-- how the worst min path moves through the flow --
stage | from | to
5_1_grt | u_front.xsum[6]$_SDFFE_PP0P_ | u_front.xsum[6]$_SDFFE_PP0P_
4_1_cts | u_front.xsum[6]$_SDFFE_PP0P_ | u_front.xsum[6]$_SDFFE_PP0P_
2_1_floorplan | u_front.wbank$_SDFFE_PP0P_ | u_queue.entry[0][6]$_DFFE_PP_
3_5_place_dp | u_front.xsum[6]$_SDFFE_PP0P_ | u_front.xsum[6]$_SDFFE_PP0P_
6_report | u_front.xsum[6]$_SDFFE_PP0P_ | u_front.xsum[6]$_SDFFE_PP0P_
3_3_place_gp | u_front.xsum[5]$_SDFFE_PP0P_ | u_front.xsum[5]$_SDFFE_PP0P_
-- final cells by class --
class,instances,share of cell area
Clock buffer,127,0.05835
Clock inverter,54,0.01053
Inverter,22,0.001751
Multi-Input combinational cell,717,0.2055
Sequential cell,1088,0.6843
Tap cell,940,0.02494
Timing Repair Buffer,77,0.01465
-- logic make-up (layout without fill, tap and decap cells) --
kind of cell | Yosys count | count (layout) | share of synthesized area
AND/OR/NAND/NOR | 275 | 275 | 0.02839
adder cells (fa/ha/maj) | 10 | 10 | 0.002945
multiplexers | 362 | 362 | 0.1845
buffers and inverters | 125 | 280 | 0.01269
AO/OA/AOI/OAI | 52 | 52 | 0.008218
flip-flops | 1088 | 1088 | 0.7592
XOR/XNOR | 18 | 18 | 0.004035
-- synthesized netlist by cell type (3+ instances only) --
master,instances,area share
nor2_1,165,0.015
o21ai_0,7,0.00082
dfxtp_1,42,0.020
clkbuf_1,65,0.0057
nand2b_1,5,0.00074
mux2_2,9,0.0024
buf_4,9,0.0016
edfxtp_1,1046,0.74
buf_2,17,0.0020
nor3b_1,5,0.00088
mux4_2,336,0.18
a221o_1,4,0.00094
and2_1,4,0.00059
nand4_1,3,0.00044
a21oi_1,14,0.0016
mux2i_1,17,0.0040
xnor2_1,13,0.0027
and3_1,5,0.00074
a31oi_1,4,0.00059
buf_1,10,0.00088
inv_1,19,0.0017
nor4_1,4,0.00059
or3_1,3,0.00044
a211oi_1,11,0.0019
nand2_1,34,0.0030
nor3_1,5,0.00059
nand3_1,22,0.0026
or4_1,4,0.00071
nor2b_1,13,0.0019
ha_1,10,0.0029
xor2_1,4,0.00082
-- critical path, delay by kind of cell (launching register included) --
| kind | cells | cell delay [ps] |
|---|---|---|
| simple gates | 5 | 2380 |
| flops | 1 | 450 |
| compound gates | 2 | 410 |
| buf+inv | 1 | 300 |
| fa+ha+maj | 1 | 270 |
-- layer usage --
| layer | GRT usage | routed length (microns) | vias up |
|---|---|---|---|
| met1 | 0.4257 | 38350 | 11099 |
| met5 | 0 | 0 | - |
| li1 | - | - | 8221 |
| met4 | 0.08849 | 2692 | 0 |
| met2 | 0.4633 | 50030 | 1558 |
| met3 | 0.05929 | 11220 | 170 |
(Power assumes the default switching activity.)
File: config.mk
export PLATFORM = sky130hd
export DESIGN_NAME = gsm_seq
export DESIGN_NICKNAME = d
export VERILOG_FILES = /design/src/sv/group_scatter_matvec_assert.svh /design/src/sv/gsm_pkg.sv /design/src/sv/gsm_seq.sv
export SDC_FILE = /design/constraint.sdc
export NUM_CORES = 1
export LEC_CHECK = 0
export BUFFER_PORTS_ARGS = -buffer_cell sky130_fd_sc_hd__buf_4
export CAP_MARGIN = 10
export CORE_MARGIN = 2
export CORE_UTILIZATION = 42
export DETAILED_ROUTE_END_ITERATION = 8
export PLACE_DENSITY = 0.92
export SLEW_MARGIN = 20
export SYNTH_ARGS = -nofsm -noshare
export SYNTH_HDL_FRONTEND = slang
export SYNTH_SLANG_ARGS = --single-unit
File: constraint.sdc
create_clock -name clk -period 4.3 [get_ports clk]
set_input_delay 0.215 -clock clk [delete_from_list [all_inputs] [get_ports clk]]
set_output_delay 0.215 -clock clk [all_outputs]
set_load 0.005 [all_outputs]
### src/sv/group_scatter_matvec_assert.svh
// Assertion macros shared by the group scatter matrix-vector block.
`ifndef GROUP_SCATTER_MATVEC_ASSERT_SVH
`define GROUP_SCATTER_MATVEC_ASSERT_SVH
`ifndef SYNTHESIS
`define GSM_ASSERT_IMPL(lbl, clk, rst_n, ante, cons) \
  lbl: assert property (@(posedge clk) disable iff (!rst_n) (ante) |-> (cons)) \
    else $error("group_scatter_matvec: same-cycle check failed");
`define GSM_ASSERT_NEXT(lbl, clk, rst_n, ante, cons) \
  lbl: assert property (@(posedge clk) disable iff (!rst_n) (ante) |=> (cons)) \
    else $error("group_scatter_matvec: next-cycle check failed");
`else
`define GSM_ASSERT_IMPL(lbl, clk, rst_n, ante, cons)
`define GSM_ASSERT_NEXT(lbl, clk, rst_n, ante, cons)
`endif
`endif

### src/sv/gsm_pkg.sv
// Shared types, codes and constants of the group scatter matrix-vector block.
`default_nettype none
package gsm_pkg;

  localparam int MAX_GROUPS = 8;
  localparam int MAX_NODES  = 8;
  localparam int LIM_G      = (MAX_GROUPS < 8) ? MAX_GROUPS : 8;
  localparam int LIM_N      = (MAX_NODES < 8) ? MAX_NODES : 8;
  localparam int N_CELLS    = LIM_G;

  localparam int GRP_W  = 3;
  localparam int NODE_W = 3;
  localparam int CNT_W  = 4;
  localparam int VAL_W  = 32;
  localparam int FRAC_W = 16;
  localparam int PROD_W = 2 * VAL_W;
  // Eight full-range products plus the rounding half fit in 67 signed bits.
  localparam int ACC_W  = PROD_W + 3;

  localparam logic [1:0] OP_LOAD_COEF = 2'd0;
  localparam logic [1:0] OP_LOAD_AVG  = 2'd1;
  localparam logic [1:0] OP_LOAD_FLUX = 2'd2;
  localparam logic [1:0] OP_COMPUTE   = 2'd3;

  localparam logic [1:0] CFG_GROUP_COUNT   = 2'd0;
  localparam logic [1:0] CFG_NODE_COUNT    = 2'd1;
  localparam logic [1:0] CFG_COHERENT_MODE = 2'd2;

  localparam logic [ACC_W-1:0] ROUND_HALF = ACC_W'(1) << (FRAC_W - 1);

  typedef enum logic {
    SEQ_IDLE,
    SEQ_RUN
  } seq_state_t;

  // One partial sum travelling down the row of cells.
  typedef struct packed {
    logic                    valid;
    logic [GRP_W-1:0]        grp;
    logic [NODE_W-1:0]       node;
    logic                    last;
    logic signed [ACC_W-1:0] sum;
  } link_t;

  // Store write broadcast to the cells; the cell whose group matches takes it.
  typedef struct packed {
    logic              coef_we;
    logic              flux_we;
    logic [GRP_W-1:0]  src_grp;
    logic [GRP_W-1:0]  addr;
    logic [VAL_W-1:0]  data;
  } wr_t;

  function automatic logic [CNT_W-1:0] clamp_count(input logic [CNT_W-1:0] c,
                                                   input logic [CNT_W-1:0] lim);
    logic [CNT_W-1:0] r;
    if (c == '0) begin
      r = CNT_W'(1);
    end else if (c > lim) begin
      r = lim;
    end else begin
      r = c;
    end
    return r;
  endfunction

endpackage
`default_nettype wire

### src/sv/gsm_cell.sv
// One cell of the row: holds one source group's coefficients and flux, adds its product.
`default_nettype none
module gsm_cell import gsm_pkg::*; (
  input  wire  logic             clk,
  input  wire  logic             rst_n,
  input  wire  logic [GRP_W-1:0] cell_idx,
  input  wire  logic             adv,
  input  wire  logic [CNT_W-1:0] grp_cnt,
  input  wire  logic             coherent,
  input  wire  wr_t              wr,
  input  wire  link_t            lnk_in,
  output link_t                  lnk_out
);

  // coef_col_r holds coef[to][cell]; flux_row_r holds flux[cell][node].
  logic [VAL_W-1:0] coef_col_r [MAX_GROUPS];
  logic [VAL_W-1:0] flux_row_r [MAX_NODES];

  logic                    valid_r;
  link_t                   lnk_r;
  logic signed [PROD_W-1:0] prod_r;
  logic signed [PROD_W-1:0] prod_nxt;
  logic signed [VAL_W-1:0]  coef_sel;
  logic signed [VAL_W-1:0]  flux_sel;
  logic                     use_term;

  always_ff @(posedge clk) begin
    if (wr.coef_we && (wr.src_grp == cell_idx)) begin
      coef_col_r[wr.addr] <= wr.data;
    end
    if (wr.flux_we && (wr.src_grp == cell_idx)) begin
      flux_row_r[wr.addr] <= wr.data;
    end
  end

  // Coherent mode keeps only the in-group term; full mode keeps the groups in use.
  always_comb begin
    use_term = coherent ? (lnk_in.grp == cell_idx) : ({1'b0, cell_idx} < grp_cnt);
    coef_sel = use_term ? coef_col_r[lnk_in.grp]  : '0;
    flux_sel = use_term ? flux_row_r[lnk_in.node] : '0;
    prod_nxt = coef_sel * flux_sel;
  end

  always_ff @(posedge clk) begin
    if (!rst_n) begin
      valid_r <= 1'b0;
    end else if (adv) begin
      valid_r <= lnk_in.valid;
    end
  end

  always_ff @(posedge clk) begin
    if (adv) begin
      lnk_r  <= lnk_in;
      prod_r <= prod_nxt;
    end
  end

  always_comb begin
    lnk_out       = lnk_r;
    lnk_out.valid = valid_r;
    lnk_out.sum   = lnk_r.sum + {{(ACC_W - PROD_W){prod_r[PROD_W-1]}}, prod_r};
  end

endmodule
`default_nettype wire

### config.mk
export PLATFORM = sky130hd
export DESIGN_NAME = gsm_cell
export DESIGN_NICKNAME = d
export VERILOG_FILES = /design/src/sv/group_scatter_matvec_assert.svh /design/src/sv/gsm_pkg.sv /design/src/sv/gsm_cell.sv
export SDC_FILE = /design/constraint.sdc
export NUM_CORES = 2
export LEC_CHECK = 0
export BUFFER_PORTS_ARGS = -buffer_cell sky130_fd_sc_hd__buf_2
export CAP_MARGIN = 20
export CORE_ASPECT_RATIO = 1.25
export CORE_MARGIN = 3
export CORE_UTILIZATION = 40
export CTS_BUF_LIST = sky130_fd_sc_hd__clkbuf_2
export DETAILED_ROUTE_END_ITERATION = 7
export SYNTH_ARGS = -nofsm -noshare
export SYNTH_HDL_FRONTEND = slang
export SYNTH_SLANG_ARGS = --single-unit
### constraint.sdc
create_clock -name clk -period 18.5 [get_ports clk]
set_input_delay 0.925 -clock clk [delete_from_list [all_inputs] [get_ports clk]]
set_output_delay 0.925 -clock clk [all_outputs]
set_load 0.05 [all_outputs]
-- Word-level counts from Yosys, hierarchy flattened
Memories as Yosys holds them, arrays and structs flattened.
Index checks and enable logic that the tools add are counted.
- bits in registers: 139
- memory bits (writable): 512
- input bits: 126
- output and inout bits: 75
- logic and storage cells: 22
- memories: 2
- $add $sub $neg: 1
- multipliers: 1
- $lt $le $gt $ge: 1
- equal/unequal tests: 2
- multiplexer cells: 7
- reductions and logical operators: 2
- memory list (name ; depth ; bits a word ; rd ports ; clocked after Yosys merged registers in ; write ports ; RTL line ; RTL):
    coef_col_r ; 8 ; 32 ; 1 ; 0 ; 1 ; gsm_cell.sv:16 ; logic [VAL_W-1:0] coef_col_r [MAX_GROUPS];
    flux_row_r ; 8 ; 32 ; 1 ; 0 ; 1 ; gsm_cell.sv:17 ; logic [VAL_W-1:0] flux_row_r [MAX_NODES];
- operator list (kind ; count):
    $add A67 B67 Y67 ; 1
    $mul A32 B32 Y64 ; 1
    $mux W32 ; 2
    $eq A3 B3 Y1 ; 2
    $mux W1 ; 5
    $lt A3 B4 Y1 ; 1
    $logic_and A1 B1 Y1 ; 2

-- Longest topological paths before layout
- depth in word-level cells: 4
- gate-level depth with buffers: 38
- gate-level depth less buffers: 35

-- Worst setup path before layout
No wires, ideal clock.
- kind: input to register
- from: in lnk_in[70] (netlist name)
- to: reg prod_r[60] (data pin)
- library setup time: 269 ps
- arrival time: 9871 ps
- data required time: 18231 ps
- path slack: 8360 ps
- cell stages on the path: 32
- buffers on the path: 5
- path through: clkbuf_1 buf_2 buf_1 buf_1 mux2_2 nand2_1 inv_1 fa_1 fa_1 inv_1 fa_1 inv_1 fa_1 inv_1 fa_1 inv_1 fa_1 inv_1 fa_1 inv_1 fa_1 ha_1 clkbuf_1 a21o_1 a21o_1 a21o_1 a21o_1 a21oi_1 o21bai_1 a221oi_1 o31ai_1 xor2_1
- longest elaborated chain between the ends: 3
- ends and longest elaborated chain (item ; RTL line ; RTL):
    from (decl) ; gsm_cell.sv:11 ; input wire link_t lnk_in,
    $mem_v2 Z8 W32 ; - ;
    $mux W32 ; gsm_cell.sv:40 ; flux_sel = use_term ? flux_row_r[lnk_in.node] : '0;
    $mul A32 B32 Y64 ; gsm_cell.sv:41 ; prod_nxt = coef_sel * flux_sel;
    named net prod_nxt[60] ; gsm_cell.sv:22 ; logic signed [PROD_W-1:0] prod_nxt;
    to (signal assigned) ; gsm_cell.sv:55 ; prod_r <= prod_nxt;
    to (decl) ; gsm_cell.sv:21 ; logic signed [PROD_W-1:0] prod_r;
The timed path passes the listed nets, and every way through them passes these cells.
A chain may end at the register's enable or synchronous reset.

-- Worst setup path after layout
- from: in lnk_in[71] (netlist name)
- to: reg prod_r[58] (data pin)
- longest elaborated chain between the ends: 4
- elaborated cells on any way between the ends: 6
- classes of those cells: mul (1); eq/ne (1); mux (3); memory (1)
- ends and longest elaborated chain (item ; RTL line):
    branches (longest 3 deep; another with $mem_v2 Z8 W32) ; -
    $mul A32 B32 Y64 (*) ; gsm_cell.sv:41
    named net prod_nxt[58] ; gsm_cell.sv:22
Mark *: on every way through the listed nets, which the timed path passes.

==> summary.txt <==
Drt
  • Max Used Layer: met5
  • Post-DRT Antenna Nets: 0
  • Routed WL per cell: 26.9 µm
  • Met2 wire length: 99.7 mm
  • Met3 routed WL: 20.7 mm
  • DRC errors left: 0
  • Drt initial violations: 4285
  • Final wirelength: 219 mm
  • Met1 wire length: 83.1 mm
  • Vias per inst: 5.46
  • DR vias: 44500
  • 1st-pass router iterations: 8

Synth
  • Post-synthesis sequential area ratio: 30.8%
  • Synth Net Count: 7007
  • Synth Flop Type: edfxtp_1
  • Multiplexer share of the synthesized area: 6.27%
  • Syn Area/Cell: 11.4 µm²
  • Compound-Gate Fraction of Synth Area: 4.34%
  • Largest family of logic cells by synthesized area: adder cells
  • Area leader, netlist: fa_1
  • Post-Synth XOR/XNOR Area: 2.00%
  • Mapped Cells: 5546
  • Synth top area share: 34.2%
  • Post-synthesis simple-gate area fraction: 9.62%
  • Ranking of synthesized cells by area: fa_1 (34%), edfxtp_1 (31%), inv_1 (6.4%)
  • EDFF count, synth: 650
  • Synth Area in Adders: 39.1%
  • Yosys cell types: 75
  • Ys Warns: 0
  • FFs w/ async S/R, synth: 0%
  • Synthesized flop and latch total: 651
  • Mapped Area: 63500 µm²

Critical path
  • Worst-path maximum fanout: 47
  • Slowest cell delay on critical path: 0.67 ns
  • Arr. time, crit path: 12.33 ns
  • Most frequent cell on the critical path: fa_1
  • Crit path kind: in -> reg
  • Slowest-stage cell, CP: nand2_1
  • Worst setup EP type: register
  • Startpoint Class: input port
  • Worst EP required: 19.87 ns

Job
  • MaxCap Viol Count: 0

Placed design
  • Pre-CTS setup slack: 6.59 ns
  • Port buffer count: 200
  • Final GP Congestion: 1.00
  • Post-DP HPWL: 164 mm
  • Dpl cells: 7678

Clocking
  • Clock root cell: clkbuf_2
  • Clock sinks: 651
  • Worst-Skew Late Latency: 1.67 ns
  • Max clock buf depth: 3
  • CTS tree: built
  • CTS resizes: 0
  • CTS H-tree lvls: 4
  • Clk slew on worst S/H paths: 0.11 ns
  • CTS buffer count: 160

GRT
  • Initial antenna violation count: 17
  • Global route overflow: 0
  • Largest net degree at the start of global routing: 79
  • GRT Resource Usage Total: 27.2%
  • Vias in the first global route: 48600
  • Global-route wire length before repair: 322 mm

Timing
  • Final min period: 10.96 ns
  • Slew HR: 20.6%
  • Final hold viol count: 0
  • Setup ws final: 7.54 ns
  • Worst Tran Pin Value: 1.19 ns
  • RSZ-0062 raised after global routing: no
  • Total negative slack: 0 ns
  • Period utilization: 59.2%
  • Clock Skew: 0.176 ns
  • F_max: 91.2 MHz
  • Worst Hold Slack: 0.219 ns
  • Max Slew Vio Count: 0
  • Setup violations, final: 0

Floorplan
  • Cell Rows: 162
  • Total I/O pin count: 201
  • Core ar.: 157000 µm²
  • Initial Utilization: 40.5%
  • Die ar.: 163000 µm²
  • Die Width: 362 µm
  • Die Span Y: 451 µm

Min path
  • Hold WC Path Type: in -> reg

Cells and area
  • Area growth syn-to-layout: 11.1%
  • Nets: 7437
  • Layout cells sized above 1: 13.1%
  • Finished Layout Cells: 8146

Status
  • Outcome: complete, no violations
## per-stage QoR
step	utilization (%)	cell area [µm²]
6_report	45.0	70500
5_1_grt	45.0	70500
4_1_cts	45.0	70500
3_5_place_dp	42.9	67200
3_3_place_gp	42.9	67200
2_1_floorplan	-	63500
## layout by cell type, fill, tap and decap left out, drive strengths merged, types with 22 or more instances in the layout
| cell | synthesis | final |
|---|---|---|
| edfxtp | 650 | 650 |
| o21bai | 22 | 22 |
| nor2b | 28 | 28 |
| o21ai | 78 | 78 |
| nor2 | 565 | 565 |
| nor3 | 27 | 27 |
| mux2 | 53 | 53 |
| ha | 252 | 252 |
| mux2i | 50 | 50 |
| nand4 | 26 | 26 |
| xnor2 | 99 | 99 |
| clkinv | 1 | 37 |
| nand2b | 30 | 30 |
| or3 | 28 | 28 |
| mux4 | 128 | 128 |
| fa | 1083 | 1083 |
| nand2 | 608 | 608 |
| xor2 | 46 | 46 |
| clkbuf | 186 | 224 |
| nand3 | 35 | 35 |
| and3 | 43 | 43 |
| a21o | 83 | 83 |
| a21oi | 134 | 134 |
| and2 | 30 | 30 |
| inv | 1084 | 1093 |
| buf | 41 | 310 |
| dlygate4sd3 | 0 | 185 |
## worst max-delay path: cells and delay by family
kind | cells | cell delay [ns]
XOR/XNOR | 1 | 0.19
multiplexers | 1 | 0.14
AO/OA/AOI/OAI | 4 | 1.29
buffers and inverters | 9 | 2.64
adder cells (fa/ha/maj) | 9 | 4.56
AND/OR/NAND/NOR | 8 | 2.50
## registers in the layout (all words and copies together), names as in the netlist
register,count
lnk_out,7
lnk_r,67
coef_col_r,256
flux_row_r,256
prod_r,64
valid_r,1
## synth_stat cells (all sizes together), types with 35 or more instances
| master | instances |
|---|---|
| clkbuf | 186 |
| fa | 1083 |
| edfxtp | 650 |
| xnor2 | 99 |
| and3 | 43 |
| buf | 41 |
| ha | 252 |
| inv | 1084 |
| mux2i | 50 |
| nand3 | 35 |
| a21o | 83 |
| mux4 | 128 |
| o21ai | 78 |
| mux2 | 53 |
| nor2 | 565 |
| xor2 | 46 |
| a21oi | 134 |
| nand2 | 608 |
## metal layers
layer	vias to the layer above	GRT usage, %
met5	-	0
met2	2446	43.2
met4	12	16.1
met3	708	6.89
met1	22700	33.7
li1	18600	-
## worst paths after layout
path               startpoint                end  slack (ns)  cells past startpoint
max                lnk_in[71]         prod_r[58]        7.54                     32
min                    wr[36]  coef_col_r[7][22]        0.22                      5
max reg2reg  flux_row_r[6][7]         prod_r[60]        8.24                     28
min reg2reg           valid_r            valid_r        1.08                      3
## final cells by class
type | instances | area (µm²)
Antenna cell | 10 | 25.0
Clock buffer | 224 | 1120
Clock inverter | 48 | 303
Fill cell | 14700 | 86200
Inverter | 1085 | 4070
Multi-Input combinational cell | 3583 | 39200
Sequential cell | 651 | 19500
Tap cell | 2050 | 2560
Timing Repair Buffer | 495 | 3720
## timing repair
action,in CTS,in global routing
setup endpoints to repair,0,0
hold endpoints to repair,679,0
hold buffers,185,0
buffers inserted,0,0
## cells by family after synthesis
kind of cell | after synthesis
multiplexers | 231
adder cells (fa/ha/maj) | 1335
AO/OA/AOI/OAI | 421
buffers and inverters | 1312
flip-flops | 651
XOR/XNOR | 145
AND/OR/NAND/NOR | 1451
Power is left out: the tool's default activity adds up to more than one toggle a clock period on the data nets, which glitch-free logic cannot reach.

◆ ◆ ◆

Task directions: Say how many lines in the entries above contain the string "gates". Give the number by itself.

Answer for the task: 2